Percentage restrained differential protection is widely used as the main protection of bulk power transformers. For any differential current based transformer protection scheme, an important problem is to distinguish the magnetizing inrush from faults to prevent the possible mal-operation of differential relays. Traditionally, the second harmonic restraint principle is adopted as the standard method to maintain the security of relays during the inrush events. In recent years, the improvement of the magnetic characteristics of transformer iron core materials led to the relatively lower second harmonic components in magnetizing inrush currents; in contrast, higher second harmonic components in short circuit currents due to CT saturation and the effect of distributed capacitance of the EHV long line connected to the protected transformer have been observed, which makes the choosing of an appropriate harmonic restraint ratio more difficult.

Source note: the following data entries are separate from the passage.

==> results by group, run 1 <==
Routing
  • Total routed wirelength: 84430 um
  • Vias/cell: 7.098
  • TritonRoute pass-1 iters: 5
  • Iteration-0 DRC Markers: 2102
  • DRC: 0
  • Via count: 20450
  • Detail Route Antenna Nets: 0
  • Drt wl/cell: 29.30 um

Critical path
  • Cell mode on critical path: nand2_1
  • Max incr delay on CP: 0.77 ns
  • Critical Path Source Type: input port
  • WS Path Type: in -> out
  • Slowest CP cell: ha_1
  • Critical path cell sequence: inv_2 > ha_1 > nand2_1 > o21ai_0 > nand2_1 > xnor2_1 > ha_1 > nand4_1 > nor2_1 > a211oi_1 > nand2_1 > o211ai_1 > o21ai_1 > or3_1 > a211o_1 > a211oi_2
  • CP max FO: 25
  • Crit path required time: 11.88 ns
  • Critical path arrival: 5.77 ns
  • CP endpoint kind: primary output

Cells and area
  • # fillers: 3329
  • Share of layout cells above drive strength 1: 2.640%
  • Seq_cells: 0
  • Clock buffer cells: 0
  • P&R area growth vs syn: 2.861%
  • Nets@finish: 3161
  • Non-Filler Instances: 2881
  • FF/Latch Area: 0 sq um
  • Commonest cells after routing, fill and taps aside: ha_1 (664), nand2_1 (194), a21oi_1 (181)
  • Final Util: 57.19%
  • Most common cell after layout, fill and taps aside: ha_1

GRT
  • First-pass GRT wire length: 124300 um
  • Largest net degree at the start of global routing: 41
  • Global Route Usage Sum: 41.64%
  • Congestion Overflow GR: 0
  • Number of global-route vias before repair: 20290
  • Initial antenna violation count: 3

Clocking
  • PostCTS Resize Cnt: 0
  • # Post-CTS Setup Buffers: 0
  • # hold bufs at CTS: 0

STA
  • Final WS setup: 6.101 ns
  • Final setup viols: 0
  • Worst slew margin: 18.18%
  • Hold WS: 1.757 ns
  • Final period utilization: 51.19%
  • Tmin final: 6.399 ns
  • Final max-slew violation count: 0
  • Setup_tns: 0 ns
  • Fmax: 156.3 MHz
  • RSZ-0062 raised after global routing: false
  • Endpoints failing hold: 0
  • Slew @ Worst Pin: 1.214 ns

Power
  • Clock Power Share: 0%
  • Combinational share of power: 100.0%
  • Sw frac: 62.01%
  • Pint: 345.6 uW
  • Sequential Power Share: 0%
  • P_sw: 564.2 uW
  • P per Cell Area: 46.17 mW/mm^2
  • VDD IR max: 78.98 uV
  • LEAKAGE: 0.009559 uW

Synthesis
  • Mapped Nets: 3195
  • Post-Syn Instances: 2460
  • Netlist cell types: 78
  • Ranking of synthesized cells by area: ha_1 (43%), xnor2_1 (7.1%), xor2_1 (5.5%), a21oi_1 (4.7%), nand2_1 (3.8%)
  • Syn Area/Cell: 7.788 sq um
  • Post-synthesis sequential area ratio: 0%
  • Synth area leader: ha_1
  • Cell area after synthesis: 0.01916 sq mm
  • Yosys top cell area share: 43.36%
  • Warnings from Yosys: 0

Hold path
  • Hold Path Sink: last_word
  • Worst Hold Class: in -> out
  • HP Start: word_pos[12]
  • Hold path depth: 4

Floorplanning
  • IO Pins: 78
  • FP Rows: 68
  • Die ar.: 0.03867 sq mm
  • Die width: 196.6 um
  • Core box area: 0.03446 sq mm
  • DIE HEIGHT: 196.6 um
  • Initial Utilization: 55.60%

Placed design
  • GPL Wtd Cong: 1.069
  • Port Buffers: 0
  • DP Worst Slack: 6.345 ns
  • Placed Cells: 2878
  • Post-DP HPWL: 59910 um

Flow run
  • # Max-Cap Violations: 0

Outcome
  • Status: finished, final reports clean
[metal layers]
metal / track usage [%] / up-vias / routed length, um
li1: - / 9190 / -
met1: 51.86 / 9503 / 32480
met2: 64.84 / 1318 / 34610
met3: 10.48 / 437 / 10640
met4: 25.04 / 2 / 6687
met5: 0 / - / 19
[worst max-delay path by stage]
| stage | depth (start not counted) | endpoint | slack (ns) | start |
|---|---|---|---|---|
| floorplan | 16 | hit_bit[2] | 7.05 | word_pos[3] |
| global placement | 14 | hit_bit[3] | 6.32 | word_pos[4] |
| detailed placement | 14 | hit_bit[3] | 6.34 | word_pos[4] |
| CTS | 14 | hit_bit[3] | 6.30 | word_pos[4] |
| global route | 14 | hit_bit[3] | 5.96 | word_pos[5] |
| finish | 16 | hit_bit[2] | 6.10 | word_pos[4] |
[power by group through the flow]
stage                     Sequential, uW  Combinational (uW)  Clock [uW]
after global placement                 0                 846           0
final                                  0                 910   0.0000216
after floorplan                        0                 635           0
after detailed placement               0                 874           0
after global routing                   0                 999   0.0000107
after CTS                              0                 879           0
<file path="config.mk">
export PLATFORM = sky130hd
export DESIGN_NAME = ppm_frame_decoder
export DESIGN_NICKNAME = d
export VERILOG_FILES = /design/src/design/ppmfd_pkg.sv /design/src/design/ppmfd_frame_eval.sv /design/src/design/ppm_frame_decoder.sv
export SDC_FILE = /design/constraint.sdc
export NUM_CORES = 1
export LEC_CHECK = 0
export ABC_AREA = 0
export BUFFER_PORTS_ARGS = -buffer_cell sky130_fd_sc_hd__buf_2
export CAP_MARGIN = 20
export CORE_AREA = 5 5 211 213
export CTS_CLUSTER_DIAMETER = 50
export CTS_CLUSTER_SIZE = 10
export DETAILED_ROUTE_END_ITERATION = 10
export DIE_AREA = 0 0 216 218
export PLACE_DENSITY = 0.6
export REMOVE_ABC_BUFFERS = 1
export SLEW_MARGIN = 20
export SYNTH_ARGS = -nofsm -noshare
export SYNTH_HDL_FRONTEND = slang
export SYNTH_SLANG_ARGS = --single-unit
</file>
<file path="constraint.sdc">
create_clock -name clock -period 7.57 [get_ports clock]
set_input_delay 0 -clock clock [delete_from_list [all_inputs] [get_ports clock]]
set_output_delay 0 -clock clock [all_outputs]
set_load 0.005 [all_outputs]
</file>
## config.mk

```make
export PLATFORM = sky130hd
export DESIGN_NAME = http_request_path_host_parser_flat
export DESIGN_NICKNAME = d
export VERILOG_FILES = /design/src/sv/hrp_pkg.sv /design/src/sv/hrp_if.sv /design/src/sv/hrp_front.sv /design/src/sv/hrp_queue.sv /design/src/sv/hrp_back.sv /design/src/sv/http_request_path_host_parser.sv /design/src/flat_wrapper.sv
export SDC_FILE = /design/constraint.sdc
export NUM_CORES = 1
export LEC_CHECK = 0
export BUFFER_PORTS_ARGS = -buffer_cell sky130_fd_sc_hd__buf_2
export CORE_ASPECT_RATIO = 1.5
export CORE_MARGIN = 2
export CORE_UTILIZATION = 35
export DETAILED_ROUTE_END_ITERATION = 16
export HOLD_SLACK_MARGIN = 0.03
export SLEW_MARGIN = 20
export SYNTH_ARGS = -nofsm -noshare
export SYNTH_HDL_FRONTEND = slang
export SYNTH_SLANG_ARGS = --single-unit
export TNS_END_PERCENT = 50
```

## constraint.sdc

```tcl
create_clock -name clk -period 9.9 [get_ports clk]
set_clock_uncertainty 0.2 [all_clocks]
set_input_delay 0.495 -clock clk [delete_from_list [all_inputs] [get_ports clk]]
set_output_delay 0.495 -clock clk [all_outputs]
set_load 0.05 [all_outputs]
```
### src/rtl/sias_pkg.sv
// Package for the sign-in anomaly scorer: constants, types and shared functions.
`default_nettype none

package sias_pkg;

   localparam int DEFAULT_WINDOW_DEPTH = 16;
   localparam int DEFAULT_FAIL_LIMIT   = 5;
   localparam int QUEUE_DEPTH          = 2;
   localparam int DIV_STEPS            = 16;

   localparam logic [15:0] Q_ONE           = 16'd65535;
   localparam logic [15:0] THRESHOLD_RESET = 16'd32768;
   localparam logic [31:0] RECENT_SPAN_MS  = 32'd60000;
   localparam logic [7:0]  QUIET_COUNT     = 8'd5;
   localparam logic [7:0]  FAIL_CAP        = 8'd255;
   localparam logic [15:0] FREQ_STEP       = 16'd13107;

   // Reciprocals: floor(x / 10) for x below 2^18 and floor(x / 5) for x below 2^19.
   localparam logic [17:0] TENTH_RECIP = 18'd209716;
   localparam int          TENTH_SHIFT = 21;
   localparam logic [18:0] FIFTH_RECIP = 19'd419431;
   localparam int          FIFTH_SHIFT = 21;

   typedef struct packed {
      logic [15:0] match_score;
      logic [31:0] time_ms;
      logic [15:0] failure_part;
   } sias_item_type;

   typedef enum logic [2:0] {
      ST_IDLE,
      ST_LOAD,
      ST_RUN,
      ST_SUM,
      ST_MUL,
      ST_OUT
   } sias_state_type;

   // Lower end of the proximity ramp: floor(3 * threshold / 10).
   function automatic logic [15:0] ramp_low(input logic [15:0] thr);
      logic [17:0] thr3;
      logic [36:0] prod;
      thr3 = {2'b00, thr} + {1'b0, thr, 1'b0};
      prod = {19'd0, thr3} * {19'd0, TENTH_RECIP};
      return prod[TENTH_SHIFT+15:TENTH_SHIFT];
   endfunction

endpackage

`default_nettype wire

### src/rtl/sias_if.sv
// Request and response channel interfaces of the sign-in anomaly scorer.
`default_nettype none

interface sias_req_if;
   logic        valid;
   logic        ready;
   logic [15:0] match_score;
   logic        succeeded;
   logic [31:0] time_ms;

   modport source (output valid, output match_score, output succeeded, output time_ms,
                   input ready);
   modport sink (input valid, input match_score, input succeeded, input time_ms,
                 output ready);
endinterface
==> src/design/body_point_classify_smooth_assert.svh <==
// Assertion macros for the body point classifier.
// Included by the RTL file that carries concurrent checks; needs no package.
`ifndef BODY_POINT_CLASSIFY_SMOOTH_ASSERT_SVH
`define BODY_POINT_CLASSIFY_SMOOTH_ASSERT_SVH
`ifndef SYNTH
// Same-cycle implication, checked out of reset.
`define BPCS_ASSERT_NOW(lbl, clk, rst_n, ante, cons) \
  lbl: assert property (@(posedge clk) disable iff (!rst_n) (ante) |-> (cons)) \
    else $error("bpcs check failed");
// Next-cycle implication, checked out of reset.
`define BPCS_ASSERT_NEXT(lbl, clk, rst_n, ante, cons) \
  lbl: assert property (@(posedge clk) disable iff (!rst_n) (ante) |=> (cons)) \
    else $error("bpcs check failed");
`else
`define BPCS_ASSERT_NOW(lbl, clk, rst_n, ante, cons)
`define BPCS_ASSERT_NEXT(lbl, clk, rst_n, ante, cons)
`endif
`endif

==> src/design/bpcs_pkg.sv <==
// Shared constants and types for the body point classifier.
// No dependencies; used by body_point_classify_smooth, skeleton_checker and tb.
`default_nettype none

package bpcs_pkg;

  localparam int COORD_BITS    = 10;
  localparam int MAX_POINTS    = 1024;
  localparam int MAX_SKELETONS = 8;

  localparam int REG_BITS    = 10;
  localparam int NUM_REGS    = 8;
  localparam int PADDR_BITS  = $clog2(NUM_REGS) + 2;
  localparam int SLOT_BITS   = 3;
  localparam int CODE_BITS   = 3;
  localparam int NUM_CLASSES = 5;
  localparam int NUM_LIMBS   = 6;

  localparam int CNT_BITS   = $clog2(MAX_POINTS + 1);
  localparam int SUM_BITS   = COORD_BITS + $clog2(MAX_POINTS);
  localparam int DCNT_BITS  = $clog2(SUM_BITS);
  localparam int WIDE_BITS  = ((COORD_BITS > REG_BITS) ? COORD_BITS : REG_BITS) + 1;
  localparam int CMP_BITS   = WIDE_BITS + 1;
  localparam int HIST_DEPTH = MAX_SKELETONS * NUM_LIMBS;
  localparam int HADDR_BITS = (HIST_DEPTH > 1) ? $clog2(HIST_DEPTH) : 1;

  typedef logic [COORD_BITS-1:0] coord_t;
  typedef logic [REG_BITS-1:0]   creg_t;
  typedef logic [SUM_BITS-1:0]   sum_t;
  typedef logic [CNT_BITS-1:0]   count_t;
  typedef logic [CODE_BITS-1:0]  code_t;

  // Register indexes.
  localparam int REG_HEAD_RISE   = 0;
  localparam int REG_HEAD_WIDTH  = 1;
  localparam int REG_LEG_DROP    = 2;
  localparam int REG_HAND_REACH  = 3;
  localparam int REG_HAND_STEP   = 4;
  localparam int REG_LEG_STEP    = 5;
  localparam int REG_CENTER_STEP = 6;
  localparam int REG_HEAD_STEP   = 7;

  localparam creg_t CFG_RESET [NUM_REGS] = '{
    creg_t'(8), creg_t'(4), creg_t'(8), creg_t'(13),
    creg_t'(4), creg_t'(2), creg_t'(3), creg_t'(2)
  };

  // Limb codes, in output order.
  localparam code_t LIMB_LHAND  = code_t'(0);
  localparam code_t LIMB_RHAND  = code_t'(1);
  localparam code_t LIMB_LLEG   = code_t'(2);
  localparam code_t LIMB_RLEG   = code_t'(3);
  localparam code_t LIMB_CENTER = code_t'(4);
  localparam code_t LIMB_HEAD   = code_t'(5);

  // Accumulator classes; hands and legs share the limb code.
  localparam code_t CLS_HEAD = code_t'(4);

endpackage

`default_nettype wire

==> src/design/body_point_classify_smooth.sv <==
// Body point classifier: accumulates classified edge points per blob, then
// divides and slew-limits six limbs with one shared restoring divider.
// Usage:
//   Input channel in_*: one edge point per request, with the blob center,
//   slot, history flag and last-point mark. A request is taken when in_valid
//   is high and in_stall is low. Ordinary points are taken one per cycle.
//   A request marked last_point starts the limb sequence; in_stall stays high
//   until the sixth limb has been taken on the output channel.
//   Output channel out_*: six limb requests per blob in code order 0..5,
//   last_limb set on the head. Each limb passes a setup state, two divisions
//   of SUM_BITS bits each (20 at the default widths) unless the class is
//   empty or the limb is the center, a smoothing state and an output state.
//   The six limbs use the single shift-subtract divider in turn, and the
//   receiver may hold out_stall. A stalled limb holds its payload.
//   Configuration: APB-style write port, eight 10-bit registers at 4*i, to be
//   written only while the block is idle; the block does not enforce this.
//   Reset (rst_n low, synchronous) restores the register defaults and clears
//   the accumulators and the sequencer. The per-slot history memory is not
//   cleared; a slot must be written once before it is used as history.
`default_nettype none

module body_point_classify_smooth (
  input  wire logic                                clk,
  input  wire logic                                rst_n,
  // input channel
  input  wire logic                                in_valid,
  output logic                                     in_stall,
  input  wire logic [bpcs_pkg::SLOT_BITS-1:0]      in_slot,
  input  wire logic [bpcs_pkg::COORD_BITS-1:0]     in_center_x,
  input  wire logic [bpcs_pkg::COORD_BITS-1:0]     in_center_y,
  input  wire logic [bpcs_pkg::COORD_BITS-1:0]     in_point_x,
  input  wire logic [bpcs_pkg::COORD_BITS-1:0]     in_point_y,
  input  wire logic                                in_use_history,
  input  wire logic                                in_last_point,
  // result channel
  output logic                                     out_valid,
  input  wire logic                                out_stall,
  output logic [bpcs_pkg::SLOT_BITS-1:0]           out_slot,
  output logic [bpcs_pkg::CODE_BITS-1:0]           out_limb_code,
  output logic [bpcs_pkg::COORD_BITS-1:0]          out_limb_x,
  output logic [bpcs_pkg::COORD_BITS-1:0]          out_limb_y,
  output logic                                     out_last_limb,
  // configuration port
  input  wire logic                                psel,
  input  wire logic                                penable,
  input  wire logic                                pwrite,
  input  wire logic [bpcs_pkg::PADDR_BITS-1:0]     paddr,
  input  wire logic [31:0]                         pwdata,
  output logic [31:0]                              prdata,
  output logic                                     pready
);

  localparam int CB  = bpcs_pkg::COORD_BITS;
  localparam int RB  = bpcs_pkg::REG_BITS;
  localparam int SB  = bpcs_pkg::SUM_BITS;
  localparam int NB  = bpcs_pkg::CNT_BITS;
  localparam int WB  = bpcs_pkg::WIDE_BITS;
  localparam int QB  = bpcs_pkg::CMP_BITS;
  localparam int AB  = bpcs_pkg::HADDR_BITS;
  localparam int DB  = bpcs_pkg::DCNT_BITS;
  localparam int NCL = bpcs_pkg::NUM_CLASSES;

  localparam logic [2:0] ST_IDLE   = 3'd0;
  localparam logic [2:0] ST_START  = 3'd1;
  localparam logic [2:0] ST_DIV    = 3'd2;
  localparam logic [2:0] ST_SMOOTH = 3'd3;
  localparam logic [2:0] ST_OUT    = 3'd4;

  // ---------------------------------------------------------------- config
  localparam int PADDR_BITS_IDX = bpcs_pkg::PADDR_BITS - 2;

  bpcs_pkg::creg_t cfg_r [bpcs_pkg::NUM_REGS];
  logic            cfg_we;
  logic [PADDR_BITS_IDX-1:0] cfg_idx;

  assign pready  = 1'b1;
  assign cfg_idx = paddr[bpcs_pkg::PADDR_BITS-1:2];
  assign cfg_we  = psel && penable && pwrite;
  assign prdata  = {{(32-RB){1'b0}}, cfg_r[cfg_idx]};

  always_ff @(posedge clk) begin
    if (!rst_n) begin
      for (int i = 0; i < bpcs_pkg::NUM_REGS; i++) begin
        cfg_r[i] <= bpcs_pkg::CFG_RESET[i];
      end
    end else if (cfg_we) begin
      cfg_r[cfg_idx] <= pwdata[RB-1:0];
    end
  end

  // -------------------------------------------------------- classification
  logic [2:0]       state_r, state_nxt;
  logic             in_acc;
  logic signed [QB-1:0] dx, dy, adx, ndy;
  logic signed [QB-1:0] th_rise, th_width, th_drop, th_reach;
  logic             cls_hit;
  bpcs_pkg::code_t  cls;

  function automatic logic signed [QB-1:0] sx_coord(input logic [CB-1:0] v);
    return $signed({{(QB-CB){1'b0}}, v});
  endfunction

  function automatic logic signed [QB-1:0] sx_reg(input logic [RB-1:0] v);
    return $signed({{(QB-RB){1'b0}}, v});
  endfunction

  assign in_stall = (state_r != ST_IDLE);
  assign in_acc   = in_valid && !in_stall;

  always_comb begin
    dx       = sx_coord(in_point_x) - sx_coord(in_center_x);
    dy       = sx_coord(in_point_y) - sx_coord(in_center_y);
    ndy      = -dy;
    adx      = (dx < 0) ? -dx : dx;
    th_rise  = sx_reg(cfg_r[bpcs_pkg::REG_HEAD_RISE]);
    th_width = sx_reg(cfg_r[bpcs_pkg::REG_HEAD_WIDTH]);
    th_drop  = sx_reg(cfg_r[bpcs_pkg::REG_LEG_DROP]);
    th_reach = sx_reg(cfg_r[bpcs_pkg::REG_HAND_REACH]);
    cls_hit  = 1'b1;
    cls      = bpcs_pkg::CLS_HEAD;
    priority if ((ndy > th_rise) && (adx < th_width)) begin
      cls = bpcs_pkg::CLS_HEAD;
    end else if (dy > th_drop) begin
      cls = (dx > 0) ? bpcs_pkg::LIMB_RLEG : bpcs_pkg::LIMB_LLEG;
    end else if (adx > th_reach) begin
      cls = (dx > 0) ? bpcs_pkg::LIMB_RHAND : bpcs_pkg::LIMB_LHAND;
    end else begin
      cls_hit = 1'b0;
    end
  end

  // ----------------------------------------------------------- accumulators
  bpcs_pkg::sum_t   sum_x_r [NCL];
  bpcs_pkg::sum_t   sum_y_r [NCL];
  bpcs_pkg::count_t cnt_r   [NCL];
  logic             seq_done;
  logic [2:0]       limb_r;

  assign seq_done = (state_r == ST_OUT) && !out_stall && (limb_r == bpcs_pkg::LIMB_HEAD);

  always_ff @(posedge clk) begin
    if (!rst_n || seq_done) begin
      for (int i = 0; i < NCL; i++) begin
        sum_x_r[i] <= '0;
        sum_y_r[i] <= '0;
        cnt_r[i]   <= '0;
      end
    end else if (in_acc && cls_hit) begin
      for (int i = 0; i < NCL; i++) begin
        if ((cls == bpcs_pkg::code_t'(i)) &&
            (cnt_r[i] < bpcs_pkg::count_t'(bpcs_pkg::MAX_POINTS))) begin
          sum_x_r[i] <= sum_x_r[i] + {{(SB-CB){1'b0}}, in_point_x};
          sum_y_r[i] <= sum_y_r[i] + {{(SB-CB){1'b0}}, in_point_y};
          cnt_r[i]   <= cnt_r[i] + 1'b1;
        end
      end
    end
  end

  // ---------------------------------------------------------- blob context
  logic [bpcs_pkg::SLOT_BITS-1:0] slot_r;
  bpcs_pkg::coord_t               cx_r, cy_r;
  logic                           hist_r;
  logic [AB-1:0]                  base_r;

  // Slot folded onto the available history slots.
  function automatic logic [bpcs_pkg::SLOT_BITS-1:0] slot_fold(
      input logic [bpcs_pkg::SLOT_BITS-1:0] s);
    logic [bpcs_pkg::SLOT_BITS:0] v;
    v = {1'b0, s};
    for (int i = 0; i < (1 << bpcs_pkg::SLOT_BITS); i++) begin
      if (int'(v) >= bpcs_pkg::MAX_SKELETONS) begin
        v = v - (bpcs_pkg::SLOT_BITS+1)'(bpcs_pkg::MAX_SKELETONS);
      end
    end
    return v[bpcs_pkg::SLOT_BITS-1:0];
  endfunction

  always_ff @(posedge clk) begin
    if (in_acc && in_last_point) begin
      slot_r <= in_slot;
      cx_r   <= in_center_x;
      cy_r   <= in_center_y;
      hist_r <= in_use_history;
      base_r <= AB'(int'(slot_fold(in_slot)) * bpcs_pkg::NUM_LIMBS);
    end
  end

  // ---------------------------------------------------------- shared divider
  bpcs_pkg::code_t  lcls;
  bpcs_pkg::sum_t   div_num_r;
  logic [NB-1:0]    div_rem_r;
  logic [DB-1:0]    div_cnt_r;
  logic             div_ph_r;
  logic [NB:0]      rem_sh;
  logic             q_bit;
  logic [NB-1:0]    rem_new;
  bpcs_pkg::sum_t   num_new;
  bpcs_pkg::count_t divisor;
  logic             div_last;

  // The head limb is fed by the head class; others share their code.
  assign lcls    = (limb_r == bpcs_pkg::LIMB_HEAD) ? bpcs_pkg::CLS_HEAD : limb_r;
  assign divisor = cnt_r[lcls];

  always_comb begin
    rem_sh   = {div_rem_r, div_num_r[SB-1]};
    q_bit    = (rem_sh >= {1'b0, divisor});
    rem_new  = q_bit ? NB'(rem_sh - {1'b0, divisor}) : rem_sh[NB-1:0];
    num_new  = {div_num_r[SB-2:0], q_bit};
    div_last = (div_cnt_r == DB'(SB - 1));
  end

  // -------------------------------------------------------- history memory
  logic [2*CB-1:0] hist_mem_r [bpcs_pkg::HIST_DEPTH];
  logic [2*CB-1:0] hist_rd_r;
  logic [AB-1:0]   haddr;
  logic            hist_we;
  bpcs_pkg::coord_t res_x, res_y;

  assign haddr   = base_r + AB'(limb_r);
  assign hist_we = (state_r == ST_SMOOTH);

  always_ff @(posedge clk) begin
    if (hist_we) begin
      hist_mem_r[haddr] <= {res_x, res_y};
    end
    if (state_r == ST_START) begin
      hist_rd_r <= hist_mem_r[haddr];
    end
  end

  // ------------------------------------------------------------- smoothing
  bpcs_pkg::coord_t nx_r, ny_r, ox, oy;
  bpcs_pkg::creg_t  lim;

  function automatic bpcs_pkg::coord_t pull_back(input bpcs_pkg::coord_t nv,
                                                 input bpcs_pkg::coord_t ov,
                                                 input bpcs_pkg::creg_t  l);
    logic [WB-1:0] n, o, lw, r;
    n  = {{(WB-CB){1'b0}}, nv};
    o  = {{(WB-CB){1'b0}}, ov};
    lw = {{(WB-RB){1'b0}}, l};
    r  = n;
    if ((n > o) && ((n - o) > lw)) begin
      r = n - lw;
    end else if ((o > n) && ((o - n) > lw)) begin
      r = n + lw;
    end
    return r[CB-1:0];
  endfunction

  always_comb begin
    ox = hist_rd_r[2*CB-1:CB];
    oy = hist_rd_r[CB-1:0];
    unique case (limb_r)
      bpcs_pkg::LIMB_LHAND, bpcs_pkg::LIMB_RHAND: lim = cfg_r[bpcs_pkg::REG_HAND_STEP];
      bpcs_pkg::LIMB_LLEG, bpcs_pkg::LIMB_RLEG:   lim = cfg_r[bpcs_pkg::REG_LEG_STEP];
      bpcs_pkg::LIMB_CENTER:                      lim = cfg_r[bpcs_pkg::REG_CENTER_STEP];
      default:                                    lim = cfg_r[bpcs_pkg::REG_HEAD_STEP];
    endcase
    res_x = nx_r;
    res_y = ny_r;
    if (hist_r) begin
      // A zero coordinate means a lost limb: hold the previous position.
      if (((nx_r == '0) && (ox != '0)) || ((ny_r == '0) && (oy != '0))) begin
        res_x = ox;
        res_y = oy;
      end else if (ox != '0) begin
        res_x = pull_back(nx_r, ox, lim);
        res_y = pull_back(ny_r, oy, lim);
      end
    end
  end

  // -------------------------------------------------------------- sequencer
  always_comb begin
    state_nxt = state_r;
    unique case (state_r)
      ST_IDLE:   if (in_acc && in_last_point) state_nxt = ST_START;
      ST_START: begin
        if ((limb_r == bpcs_pkg::LIMB_CENTER) || (divisor == '0)) begin
          state_nxt = ST_SMOOTH;
        end else begin
          state_nxt = ST_DIV;
        end
      end
      ST_DIV:    if (div_last && div_ph_r) state_nxt = ST_SMOOTH;
      ST_SMOOTH: state_nxt = ST_OUT;
      ST_OUT: begin
        if (!out_stall) begin
          state_nxt = (limb_r == bpcs_pkg::LIMB_HEAD) ? ST_IDLE : ST_START;
        end
      end
      default:   state_nxt = ST_IDLE;
    endcase
  end

  always_ff @(posedge clk) begin
    if (!rst_n) begin
      state_r   <= ST_IDLE;
      limb_r    <= bpcs_pkg::LIMB_LHAND;
      out_valid <= 1'b0;
    end else begin
      state_r <= state_nxt;
      if (state_r == ST_IDLE) begin
        limb_r <= bpcs_pkg::LIMB_LHAND;
      end else if ((state_r == ST_OUT) && !out_stall &&
                   (limb_r != bpcs_pkg::LIMB_HEAD)) begin
        limb_r <= limb_r + 1'b1;
      end
      if (state_r == ST_SMOOTH) begin
        out_valid <= 1'b1;
      end else if (out_valid && !out_stall) begin
        out_valid <= 1'b0;
      end
    end
  end

  // Divider datapath and new-limb registers.
  always_ff @(posedge clk) begin
    unique case (state_r)
      ST_START: begin
        div_num_r <= sum_x_r[lcls];
        div_rem_r <= '0;
        div_cnt_r <= '0;
        div_ph_r  <= 1'b0;
        if (limb_r == bpcs_pkg::LIMB_CENTER) begin
          nx_r <= cx_r;
          ny_r <= cy_r;
        end else begin
          nx_r <= '0;
          ny_r <= '0;
        end
      end
      ST_DIV: begin
        if (div_last) begin
          div_num_r <= sum_y_r[lcls];
          div_rem_r <= '0;
          div_cnt_r <= '0;
          div_ph_r  <= 1'b1;
          if (div_ph_r) begin
            ny_r <= num_new[CB-1:0];
          end else begin
            nx_r <= num_new[CB-1:0];
          end
        end else begin
          div_num_r <= num_new;
          div_rem_r <= rem_new;
          div_cnt_r <= div_cnt_r + 1'b1;
        end
      end
      default: begin
      end
    endcase
  end

  always_ff @(posedge clk) begin
    if (state_r == ST_SMOOTH) begin
      out_slot      <= slot_r;
      out_limb_code <= limb_r;
      out_limb_x    <= res_x;
      out_limb_y    <= res_y;
      out_last_limb <= (limb_r == bpcs_pkg::LIMB_HEAD);
    end
  end

  // ------------------------------------------------------------- assertions
`include "body_point_classify_smooth_assert.svh"

  `BPCS_ASSERT_NOW(a_idle_no_result, clk, rst_n, !in_stall, !out_valid)
  `BPCS_ASSERT_NOW(a_last_is_head, clk, rst_n, out_valid && out_last_limb,
                   out_limb_code == bpcs_pkg::LIMB_HEAD)
  `BPCS_ASSERT_NEXT(a_busy_after_last, clk, rst_n, in_acc && in_last_point, in_stall)
  `BPCS_ASSERT_NEXT(a_more_limbs, clk, rst_n, out_valid && !out_stall && !out_last_limb,
                    in_stall)
  `BPCS_ASSERT_NOW(a_div_bound, clk, rst_n, state_r == ST_DIV,
                   int'(div_cnt_r) < bpcs_pkg::SUM_BITS)

endmodule

`default_nettype wire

In this paper, a fast flux restraint algorithm used to identify the magnetizing inrush current is presented. Based on the sampled voltage/current values, the algorithm calculates the changing rate of magnetic fluxes in iron core to determine the saturation status of the protected transformer. The saturation status is traced by a group of counters. The counter threshold derived from testing is used to determine if the relay should be blocked. The proposed algorithm can be applied to all kinds of transformer iron core structures and its effectiveness can be verified through the test cases.